══ Provided data

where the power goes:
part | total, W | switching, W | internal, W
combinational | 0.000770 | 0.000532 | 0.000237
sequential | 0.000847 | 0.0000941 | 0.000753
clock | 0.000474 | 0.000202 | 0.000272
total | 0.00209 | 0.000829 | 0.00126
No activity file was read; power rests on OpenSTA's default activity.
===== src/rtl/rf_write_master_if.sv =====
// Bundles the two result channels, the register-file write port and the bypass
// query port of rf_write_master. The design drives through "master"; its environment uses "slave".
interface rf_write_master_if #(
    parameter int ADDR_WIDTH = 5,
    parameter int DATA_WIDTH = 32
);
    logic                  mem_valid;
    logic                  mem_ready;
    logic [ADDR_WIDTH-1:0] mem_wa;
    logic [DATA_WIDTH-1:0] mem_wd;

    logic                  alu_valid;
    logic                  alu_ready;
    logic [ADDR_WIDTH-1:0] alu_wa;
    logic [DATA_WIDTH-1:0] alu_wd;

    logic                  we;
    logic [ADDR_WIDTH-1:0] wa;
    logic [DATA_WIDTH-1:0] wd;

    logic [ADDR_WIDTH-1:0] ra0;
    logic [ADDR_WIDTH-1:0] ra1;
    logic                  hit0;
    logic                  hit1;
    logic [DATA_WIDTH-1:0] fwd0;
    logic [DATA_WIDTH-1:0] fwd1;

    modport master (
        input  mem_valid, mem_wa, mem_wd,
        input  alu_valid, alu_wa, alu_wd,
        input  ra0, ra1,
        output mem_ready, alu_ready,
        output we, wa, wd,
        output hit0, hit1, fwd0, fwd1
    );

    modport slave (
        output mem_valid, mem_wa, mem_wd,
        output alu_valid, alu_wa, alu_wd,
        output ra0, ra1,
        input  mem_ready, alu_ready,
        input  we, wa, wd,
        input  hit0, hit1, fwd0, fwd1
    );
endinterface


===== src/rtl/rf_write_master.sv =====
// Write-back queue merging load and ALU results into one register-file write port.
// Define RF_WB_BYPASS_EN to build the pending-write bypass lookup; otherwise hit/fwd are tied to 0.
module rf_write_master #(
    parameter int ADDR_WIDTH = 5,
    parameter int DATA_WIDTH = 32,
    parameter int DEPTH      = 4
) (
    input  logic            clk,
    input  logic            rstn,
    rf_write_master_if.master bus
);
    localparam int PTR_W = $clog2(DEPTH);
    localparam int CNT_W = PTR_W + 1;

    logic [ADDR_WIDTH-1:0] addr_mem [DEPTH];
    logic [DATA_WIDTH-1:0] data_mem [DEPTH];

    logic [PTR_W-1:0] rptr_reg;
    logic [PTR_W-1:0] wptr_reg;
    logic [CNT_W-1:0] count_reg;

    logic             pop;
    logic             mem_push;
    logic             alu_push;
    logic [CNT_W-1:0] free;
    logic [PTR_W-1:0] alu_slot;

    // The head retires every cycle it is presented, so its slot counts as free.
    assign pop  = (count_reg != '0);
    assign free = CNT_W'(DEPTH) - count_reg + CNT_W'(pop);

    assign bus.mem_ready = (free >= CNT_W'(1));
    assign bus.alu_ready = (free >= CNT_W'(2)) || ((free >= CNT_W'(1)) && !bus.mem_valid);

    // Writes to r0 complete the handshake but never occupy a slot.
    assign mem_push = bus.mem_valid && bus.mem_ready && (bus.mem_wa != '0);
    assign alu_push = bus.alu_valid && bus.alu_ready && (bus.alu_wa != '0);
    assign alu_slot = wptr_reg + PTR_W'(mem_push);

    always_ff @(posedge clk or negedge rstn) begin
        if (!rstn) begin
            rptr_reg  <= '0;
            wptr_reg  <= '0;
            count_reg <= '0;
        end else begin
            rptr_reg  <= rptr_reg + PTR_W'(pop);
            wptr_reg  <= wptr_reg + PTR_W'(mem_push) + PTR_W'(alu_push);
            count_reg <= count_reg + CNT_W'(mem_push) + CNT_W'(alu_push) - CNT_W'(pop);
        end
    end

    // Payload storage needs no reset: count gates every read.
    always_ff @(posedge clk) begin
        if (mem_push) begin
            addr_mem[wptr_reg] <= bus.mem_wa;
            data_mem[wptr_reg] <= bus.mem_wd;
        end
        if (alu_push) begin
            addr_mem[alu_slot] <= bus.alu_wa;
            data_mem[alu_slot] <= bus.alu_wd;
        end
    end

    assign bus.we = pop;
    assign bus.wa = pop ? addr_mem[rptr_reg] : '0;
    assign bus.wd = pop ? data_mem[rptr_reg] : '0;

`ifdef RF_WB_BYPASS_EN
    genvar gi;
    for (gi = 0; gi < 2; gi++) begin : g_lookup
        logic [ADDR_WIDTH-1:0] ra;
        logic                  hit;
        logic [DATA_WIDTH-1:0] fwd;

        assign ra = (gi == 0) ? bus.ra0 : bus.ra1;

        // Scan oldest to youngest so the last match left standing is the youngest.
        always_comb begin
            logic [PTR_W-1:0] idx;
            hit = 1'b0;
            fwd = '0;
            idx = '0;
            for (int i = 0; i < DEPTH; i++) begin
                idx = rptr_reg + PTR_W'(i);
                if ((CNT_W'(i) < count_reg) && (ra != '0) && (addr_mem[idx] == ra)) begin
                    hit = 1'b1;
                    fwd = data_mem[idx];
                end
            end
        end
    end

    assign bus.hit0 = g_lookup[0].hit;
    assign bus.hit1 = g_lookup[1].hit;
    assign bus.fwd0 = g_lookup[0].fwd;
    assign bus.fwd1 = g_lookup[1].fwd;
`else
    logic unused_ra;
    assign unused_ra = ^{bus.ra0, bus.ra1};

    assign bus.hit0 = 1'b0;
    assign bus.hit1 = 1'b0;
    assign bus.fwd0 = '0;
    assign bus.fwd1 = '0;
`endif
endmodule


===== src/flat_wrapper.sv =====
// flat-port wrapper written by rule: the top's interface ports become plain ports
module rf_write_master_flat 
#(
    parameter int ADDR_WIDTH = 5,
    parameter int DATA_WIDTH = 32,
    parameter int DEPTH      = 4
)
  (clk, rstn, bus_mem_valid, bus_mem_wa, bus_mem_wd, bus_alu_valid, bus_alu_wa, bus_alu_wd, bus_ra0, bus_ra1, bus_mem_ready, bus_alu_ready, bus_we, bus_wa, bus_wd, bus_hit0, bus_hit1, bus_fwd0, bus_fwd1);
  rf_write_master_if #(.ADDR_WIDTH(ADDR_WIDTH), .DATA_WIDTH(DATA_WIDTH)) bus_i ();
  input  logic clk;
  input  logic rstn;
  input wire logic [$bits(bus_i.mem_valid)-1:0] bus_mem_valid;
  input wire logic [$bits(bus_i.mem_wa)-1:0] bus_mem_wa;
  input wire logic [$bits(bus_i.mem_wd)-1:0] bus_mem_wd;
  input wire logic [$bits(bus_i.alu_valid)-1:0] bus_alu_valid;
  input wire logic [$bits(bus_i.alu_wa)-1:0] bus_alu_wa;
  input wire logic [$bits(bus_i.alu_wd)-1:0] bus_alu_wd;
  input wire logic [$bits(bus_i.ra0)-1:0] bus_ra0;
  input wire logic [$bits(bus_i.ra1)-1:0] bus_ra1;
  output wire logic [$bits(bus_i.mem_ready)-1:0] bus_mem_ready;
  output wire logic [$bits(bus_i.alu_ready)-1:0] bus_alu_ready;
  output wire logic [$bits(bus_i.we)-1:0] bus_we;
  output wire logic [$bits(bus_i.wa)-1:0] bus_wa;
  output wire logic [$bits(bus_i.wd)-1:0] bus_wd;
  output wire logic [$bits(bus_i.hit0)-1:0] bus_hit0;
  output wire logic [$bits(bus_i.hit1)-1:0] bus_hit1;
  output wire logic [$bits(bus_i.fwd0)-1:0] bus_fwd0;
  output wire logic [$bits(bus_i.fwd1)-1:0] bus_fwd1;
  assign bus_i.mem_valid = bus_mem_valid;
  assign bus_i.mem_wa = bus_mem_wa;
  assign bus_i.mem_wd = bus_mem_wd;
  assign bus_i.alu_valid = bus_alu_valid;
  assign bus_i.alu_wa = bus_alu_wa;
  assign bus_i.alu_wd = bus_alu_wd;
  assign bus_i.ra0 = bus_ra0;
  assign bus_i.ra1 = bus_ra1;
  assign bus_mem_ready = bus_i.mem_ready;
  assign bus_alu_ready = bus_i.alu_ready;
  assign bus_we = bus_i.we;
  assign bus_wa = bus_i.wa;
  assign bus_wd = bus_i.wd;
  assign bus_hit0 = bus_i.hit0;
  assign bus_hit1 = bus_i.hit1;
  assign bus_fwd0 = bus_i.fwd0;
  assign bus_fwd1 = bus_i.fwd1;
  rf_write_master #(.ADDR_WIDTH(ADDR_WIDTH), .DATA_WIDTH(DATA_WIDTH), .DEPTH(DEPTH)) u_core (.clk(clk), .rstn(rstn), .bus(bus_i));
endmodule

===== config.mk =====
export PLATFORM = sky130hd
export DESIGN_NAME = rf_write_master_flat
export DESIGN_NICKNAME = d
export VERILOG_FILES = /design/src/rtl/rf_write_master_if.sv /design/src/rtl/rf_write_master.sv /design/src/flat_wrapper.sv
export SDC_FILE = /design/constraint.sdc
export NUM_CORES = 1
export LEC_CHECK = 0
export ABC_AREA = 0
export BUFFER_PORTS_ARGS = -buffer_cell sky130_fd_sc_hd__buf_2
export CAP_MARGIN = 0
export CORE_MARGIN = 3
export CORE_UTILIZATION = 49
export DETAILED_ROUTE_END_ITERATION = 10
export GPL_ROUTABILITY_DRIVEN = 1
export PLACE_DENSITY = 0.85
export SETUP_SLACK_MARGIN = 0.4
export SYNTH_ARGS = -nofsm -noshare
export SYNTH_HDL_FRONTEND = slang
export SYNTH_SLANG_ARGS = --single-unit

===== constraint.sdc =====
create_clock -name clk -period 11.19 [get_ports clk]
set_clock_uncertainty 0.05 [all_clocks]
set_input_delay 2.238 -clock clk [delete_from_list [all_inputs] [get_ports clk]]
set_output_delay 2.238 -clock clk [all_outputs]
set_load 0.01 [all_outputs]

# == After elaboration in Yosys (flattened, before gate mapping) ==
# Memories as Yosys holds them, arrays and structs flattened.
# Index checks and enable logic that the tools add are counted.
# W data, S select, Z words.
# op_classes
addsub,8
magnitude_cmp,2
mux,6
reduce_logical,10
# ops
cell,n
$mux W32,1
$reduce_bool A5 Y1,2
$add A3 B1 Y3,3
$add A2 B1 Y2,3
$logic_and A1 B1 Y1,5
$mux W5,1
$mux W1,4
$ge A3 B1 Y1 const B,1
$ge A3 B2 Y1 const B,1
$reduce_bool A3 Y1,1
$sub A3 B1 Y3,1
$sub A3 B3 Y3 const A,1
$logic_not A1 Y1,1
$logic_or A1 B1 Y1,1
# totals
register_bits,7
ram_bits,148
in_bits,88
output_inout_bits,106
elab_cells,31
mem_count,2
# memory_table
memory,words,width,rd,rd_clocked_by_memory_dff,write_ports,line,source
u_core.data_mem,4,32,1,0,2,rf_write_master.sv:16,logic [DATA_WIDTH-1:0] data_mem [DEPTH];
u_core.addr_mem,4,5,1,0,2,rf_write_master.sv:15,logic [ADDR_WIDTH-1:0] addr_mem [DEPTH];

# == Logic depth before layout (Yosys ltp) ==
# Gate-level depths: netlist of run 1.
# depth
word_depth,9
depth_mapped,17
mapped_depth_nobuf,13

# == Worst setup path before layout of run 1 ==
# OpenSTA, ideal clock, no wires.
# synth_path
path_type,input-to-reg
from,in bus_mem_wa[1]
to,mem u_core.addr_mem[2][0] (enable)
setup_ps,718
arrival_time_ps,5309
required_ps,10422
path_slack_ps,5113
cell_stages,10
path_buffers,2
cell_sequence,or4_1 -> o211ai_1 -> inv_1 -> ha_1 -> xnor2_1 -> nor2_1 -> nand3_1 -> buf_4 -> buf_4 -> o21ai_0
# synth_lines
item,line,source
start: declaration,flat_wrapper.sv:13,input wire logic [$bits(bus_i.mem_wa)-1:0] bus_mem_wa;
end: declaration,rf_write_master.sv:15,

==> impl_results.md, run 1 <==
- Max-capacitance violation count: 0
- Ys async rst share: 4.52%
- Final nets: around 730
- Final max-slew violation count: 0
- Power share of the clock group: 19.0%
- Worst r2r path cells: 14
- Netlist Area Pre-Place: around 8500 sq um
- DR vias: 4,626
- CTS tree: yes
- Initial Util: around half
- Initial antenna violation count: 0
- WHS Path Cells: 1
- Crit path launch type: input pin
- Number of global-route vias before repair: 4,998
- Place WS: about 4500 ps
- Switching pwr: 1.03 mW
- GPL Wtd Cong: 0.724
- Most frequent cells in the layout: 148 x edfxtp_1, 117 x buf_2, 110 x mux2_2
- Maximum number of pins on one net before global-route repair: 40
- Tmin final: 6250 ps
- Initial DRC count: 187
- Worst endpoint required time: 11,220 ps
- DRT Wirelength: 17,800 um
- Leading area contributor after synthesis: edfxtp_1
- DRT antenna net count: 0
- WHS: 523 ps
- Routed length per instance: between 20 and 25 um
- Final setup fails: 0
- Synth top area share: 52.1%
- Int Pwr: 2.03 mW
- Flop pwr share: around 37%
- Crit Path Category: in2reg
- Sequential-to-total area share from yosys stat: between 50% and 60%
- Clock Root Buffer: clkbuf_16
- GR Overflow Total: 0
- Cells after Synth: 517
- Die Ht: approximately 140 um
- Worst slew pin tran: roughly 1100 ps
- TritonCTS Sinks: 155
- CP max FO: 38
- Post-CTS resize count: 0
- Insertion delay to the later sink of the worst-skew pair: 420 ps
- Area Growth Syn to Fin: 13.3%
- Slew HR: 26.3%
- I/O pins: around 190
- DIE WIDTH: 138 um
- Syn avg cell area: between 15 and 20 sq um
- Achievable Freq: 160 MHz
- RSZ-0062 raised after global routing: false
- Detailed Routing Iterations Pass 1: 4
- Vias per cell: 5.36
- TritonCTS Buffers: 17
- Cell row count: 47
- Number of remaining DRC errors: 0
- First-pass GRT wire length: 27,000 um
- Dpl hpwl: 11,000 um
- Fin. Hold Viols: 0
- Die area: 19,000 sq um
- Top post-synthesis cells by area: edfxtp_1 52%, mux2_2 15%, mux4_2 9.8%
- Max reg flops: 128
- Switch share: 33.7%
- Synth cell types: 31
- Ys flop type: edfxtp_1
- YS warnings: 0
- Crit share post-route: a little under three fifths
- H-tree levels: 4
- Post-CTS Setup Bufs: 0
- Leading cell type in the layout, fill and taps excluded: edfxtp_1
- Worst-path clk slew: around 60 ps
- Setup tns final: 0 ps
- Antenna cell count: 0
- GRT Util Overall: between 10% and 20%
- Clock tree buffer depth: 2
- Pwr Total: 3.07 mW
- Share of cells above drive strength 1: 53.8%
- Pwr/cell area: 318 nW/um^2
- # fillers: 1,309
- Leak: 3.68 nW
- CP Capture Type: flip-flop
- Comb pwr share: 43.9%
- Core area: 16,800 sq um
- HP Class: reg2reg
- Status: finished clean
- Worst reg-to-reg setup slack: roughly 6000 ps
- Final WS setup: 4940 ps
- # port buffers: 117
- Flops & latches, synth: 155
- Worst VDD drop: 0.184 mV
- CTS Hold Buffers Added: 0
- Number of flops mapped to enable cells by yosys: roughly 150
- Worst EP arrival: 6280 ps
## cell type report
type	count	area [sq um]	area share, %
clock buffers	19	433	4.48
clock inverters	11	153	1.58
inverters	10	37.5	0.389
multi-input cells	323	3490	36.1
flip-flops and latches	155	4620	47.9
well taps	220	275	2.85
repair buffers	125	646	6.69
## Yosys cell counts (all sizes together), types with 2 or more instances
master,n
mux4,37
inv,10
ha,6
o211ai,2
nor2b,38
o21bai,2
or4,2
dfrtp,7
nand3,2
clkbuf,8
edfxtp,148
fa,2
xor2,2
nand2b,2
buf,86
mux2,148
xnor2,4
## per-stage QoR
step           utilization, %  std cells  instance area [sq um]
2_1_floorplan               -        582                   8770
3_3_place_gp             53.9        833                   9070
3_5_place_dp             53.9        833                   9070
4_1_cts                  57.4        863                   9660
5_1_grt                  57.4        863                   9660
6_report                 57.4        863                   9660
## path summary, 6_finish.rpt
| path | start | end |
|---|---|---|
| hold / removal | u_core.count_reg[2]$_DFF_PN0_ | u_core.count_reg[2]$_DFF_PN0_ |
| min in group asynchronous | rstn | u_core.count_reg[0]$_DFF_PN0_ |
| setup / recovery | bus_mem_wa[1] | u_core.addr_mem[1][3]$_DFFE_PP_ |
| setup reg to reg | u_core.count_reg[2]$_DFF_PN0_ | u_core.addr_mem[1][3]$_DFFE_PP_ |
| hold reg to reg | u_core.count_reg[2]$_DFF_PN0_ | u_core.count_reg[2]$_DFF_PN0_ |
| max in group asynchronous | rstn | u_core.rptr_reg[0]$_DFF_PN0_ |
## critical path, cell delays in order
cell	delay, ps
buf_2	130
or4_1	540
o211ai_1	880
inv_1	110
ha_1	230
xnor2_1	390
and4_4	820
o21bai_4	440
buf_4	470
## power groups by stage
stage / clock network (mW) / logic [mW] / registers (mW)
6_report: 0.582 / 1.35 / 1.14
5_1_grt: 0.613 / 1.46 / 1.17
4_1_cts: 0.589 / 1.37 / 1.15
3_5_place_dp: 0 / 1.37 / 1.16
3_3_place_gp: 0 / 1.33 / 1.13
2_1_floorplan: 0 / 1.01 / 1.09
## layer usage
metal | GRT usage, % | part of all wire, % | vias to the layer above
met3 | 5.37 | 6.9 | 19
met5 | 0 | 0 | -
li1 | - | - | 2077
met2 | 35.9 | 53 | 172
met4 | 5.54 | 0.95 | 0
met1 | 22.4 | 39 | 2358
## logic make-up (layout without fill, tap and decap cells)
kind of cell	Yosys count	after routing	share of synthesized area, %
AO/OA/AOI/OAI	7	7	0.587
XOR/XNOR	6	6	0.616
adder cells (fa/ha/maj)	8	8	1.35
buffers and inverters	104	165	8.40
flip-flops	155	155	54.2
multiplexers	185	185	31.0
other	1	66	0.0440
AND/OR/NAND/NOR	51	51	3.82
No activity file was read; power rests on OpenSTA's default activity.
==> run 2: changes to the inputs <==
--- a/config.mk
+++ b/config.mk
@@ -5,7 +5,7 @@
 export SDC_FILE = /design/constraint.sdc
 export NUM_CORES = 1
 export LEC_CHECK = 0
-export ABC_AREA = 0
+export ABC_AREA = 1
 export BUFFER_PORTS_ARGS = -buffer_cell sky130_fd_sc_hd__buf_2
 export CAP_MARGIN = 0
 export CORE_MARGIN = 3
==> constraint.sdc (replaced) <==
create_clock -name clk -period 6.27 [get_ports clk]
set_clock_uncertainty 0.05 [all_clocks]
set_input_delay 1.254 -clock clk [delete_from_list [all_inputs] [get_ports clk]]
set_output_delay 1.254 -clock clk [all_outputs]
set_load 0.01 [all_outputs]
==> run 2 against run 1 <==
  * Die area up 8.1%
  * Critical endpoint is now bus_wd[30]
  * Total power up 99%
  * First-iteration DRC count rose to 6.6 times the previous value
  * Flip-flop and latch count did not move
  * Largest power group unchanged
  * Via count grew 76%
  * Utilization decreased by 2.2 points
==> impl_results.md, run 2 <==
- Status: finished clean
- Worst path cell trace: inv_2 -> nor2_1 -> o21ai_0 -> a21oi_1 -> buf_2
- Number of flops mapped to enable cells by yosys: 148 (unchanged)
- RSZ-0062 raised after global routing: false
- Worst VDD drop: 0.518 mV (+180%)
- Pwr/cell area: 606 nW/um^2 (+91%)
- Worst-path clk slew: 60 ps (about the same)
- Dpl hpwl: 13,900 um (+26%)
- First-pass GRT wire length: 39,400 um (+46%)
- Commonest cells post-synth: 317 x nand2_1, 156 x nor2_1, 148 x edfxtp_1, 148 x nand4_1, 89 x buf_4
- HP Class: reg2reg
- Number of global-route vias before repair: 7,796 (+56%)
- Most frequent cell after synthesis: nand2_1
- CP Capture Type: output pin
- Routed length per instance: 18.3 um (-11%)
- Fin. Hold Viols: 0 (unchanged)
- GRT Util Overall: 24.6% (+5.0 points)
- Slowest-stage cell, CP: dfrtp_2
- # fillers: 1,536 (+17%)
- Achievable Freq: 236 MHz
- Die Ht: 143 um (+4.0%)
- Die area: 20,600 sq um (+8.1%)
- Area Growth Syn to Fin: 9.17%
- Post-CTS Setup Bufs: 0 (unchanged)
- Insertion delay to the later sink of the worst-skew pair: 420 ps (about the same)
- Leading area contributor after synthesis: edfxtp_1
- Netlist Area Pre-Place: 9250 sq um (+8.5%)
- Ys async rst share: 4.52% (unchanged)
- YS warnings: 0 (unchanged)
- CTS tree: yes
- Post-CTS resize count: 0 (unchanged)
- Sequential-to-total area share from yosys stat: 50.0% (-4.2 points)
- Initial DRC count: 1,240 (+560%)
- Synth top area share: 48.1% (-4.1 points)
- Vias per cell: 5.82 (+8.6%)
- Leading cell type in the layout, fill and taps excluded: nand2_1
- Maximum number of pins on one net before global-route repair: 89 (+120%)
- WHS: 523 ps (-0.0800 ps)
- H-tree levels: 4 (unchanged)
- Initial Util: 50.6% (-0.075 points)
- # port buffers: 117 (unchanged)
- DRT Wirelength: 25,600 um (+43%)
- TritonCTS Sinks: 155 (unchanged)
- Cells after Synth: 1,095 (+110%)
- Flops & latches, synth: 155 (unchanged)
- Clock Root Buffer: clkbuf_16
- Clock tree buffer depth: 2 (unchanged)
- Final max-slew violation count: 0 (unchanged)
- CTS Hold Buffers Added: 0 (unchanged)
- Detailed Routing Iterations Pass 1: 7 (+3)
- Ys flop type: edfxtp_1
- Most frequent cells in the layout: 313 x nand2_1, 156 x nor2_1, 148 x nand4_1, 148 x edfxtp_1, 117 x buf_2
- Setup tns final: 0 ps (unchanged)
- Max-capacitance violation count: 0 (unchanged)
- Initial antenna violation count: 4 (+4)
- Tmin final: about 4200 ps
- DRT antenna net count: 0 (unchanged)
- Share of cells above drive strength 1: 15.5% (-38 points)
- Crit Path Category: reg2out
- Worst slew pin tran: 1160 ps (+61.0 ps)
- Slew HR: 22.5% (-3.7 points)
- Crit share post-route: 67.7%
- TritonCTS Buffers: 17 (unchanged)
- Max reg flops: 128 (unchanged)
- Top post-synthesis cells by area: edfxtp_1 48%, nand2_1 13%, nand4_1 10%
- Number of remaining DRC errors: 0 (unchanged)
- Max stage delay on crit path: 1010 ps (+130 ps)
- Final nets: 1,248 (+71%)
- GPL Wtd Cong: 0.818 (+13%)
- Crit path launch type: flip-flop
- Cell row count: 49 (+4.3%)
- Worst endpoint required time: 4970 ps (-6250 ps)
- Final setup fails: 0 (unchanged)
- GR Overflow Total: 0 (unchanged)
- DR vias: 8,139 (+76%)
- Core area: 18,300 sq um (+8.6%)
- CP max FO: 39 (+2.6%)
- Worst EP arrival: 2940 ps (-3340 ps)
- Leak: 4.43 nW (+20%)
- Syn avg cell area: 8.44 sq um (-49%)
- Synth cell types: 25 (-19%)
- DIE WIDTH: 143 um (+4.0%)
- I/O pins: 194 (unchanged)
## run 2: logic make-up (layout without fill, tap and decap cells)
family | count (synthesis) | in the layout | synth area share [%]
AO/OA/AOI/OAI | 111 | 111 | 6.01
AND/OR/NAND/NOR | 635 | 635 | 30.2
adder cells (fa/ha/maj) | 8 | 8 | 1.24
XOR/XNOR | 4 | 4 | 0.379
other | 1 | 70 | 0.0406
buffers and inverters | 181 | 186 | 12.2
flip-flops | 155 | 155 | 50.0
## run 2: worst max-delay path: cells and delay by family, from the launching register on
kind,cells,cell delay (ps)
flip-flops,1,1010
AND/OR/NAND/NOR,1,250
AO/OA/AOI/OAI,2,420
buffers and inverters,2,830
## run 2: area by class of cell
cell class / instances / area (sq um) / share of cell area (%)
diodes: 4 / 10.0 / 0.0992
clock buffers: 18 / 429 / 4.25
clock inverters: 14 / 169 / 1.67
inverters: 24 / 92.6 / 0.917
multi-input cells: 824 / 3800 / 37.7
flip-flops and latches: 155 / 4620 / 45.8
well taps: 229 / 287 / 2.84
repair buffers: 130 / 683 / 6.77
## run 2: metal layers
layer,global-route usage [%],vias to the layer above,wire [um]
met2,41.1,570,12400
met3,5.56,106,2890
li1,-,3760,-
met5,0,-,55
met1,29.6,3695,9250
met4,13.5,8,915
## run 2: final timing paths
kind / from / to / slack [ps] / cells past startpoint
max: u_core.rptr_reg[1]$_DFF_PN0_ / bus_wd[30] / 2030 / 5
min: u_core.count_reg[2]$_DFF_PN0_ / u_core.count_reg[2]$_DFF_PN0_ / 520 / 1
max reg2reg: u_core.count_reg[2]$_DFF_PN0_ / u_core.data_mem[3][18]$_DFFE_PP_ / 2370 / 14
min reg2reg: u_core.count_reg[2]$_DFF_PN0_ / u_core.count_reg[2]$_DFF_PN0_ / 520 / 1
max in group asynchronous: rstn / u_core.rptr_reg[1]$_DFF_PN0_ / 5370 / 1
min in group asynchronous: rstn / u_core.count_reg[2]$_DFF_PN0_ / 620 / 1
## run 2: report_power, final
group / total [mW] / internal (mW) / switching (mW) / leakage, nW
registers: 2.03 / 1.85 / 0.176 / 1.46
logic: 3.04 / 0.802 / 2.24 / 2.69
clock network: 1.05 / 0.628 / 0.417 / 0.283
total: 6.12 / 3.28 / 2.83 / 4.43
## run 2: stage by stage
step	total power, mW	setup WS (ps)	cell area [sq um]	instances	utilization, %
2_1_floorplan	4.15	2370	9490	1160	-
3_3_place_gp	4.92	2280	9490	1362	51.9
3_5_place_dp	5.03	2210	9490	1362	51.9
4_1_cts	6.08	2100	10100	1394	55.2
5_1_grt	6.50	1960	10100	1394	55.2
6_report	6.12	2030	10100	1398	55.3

════

Requirement
Every line of the data that includes the word "drop" should be copied.

Finished exercise
- Worst VDD drop: 0.184 mV
- Worst VDD drop: 0.518 mV (+180%)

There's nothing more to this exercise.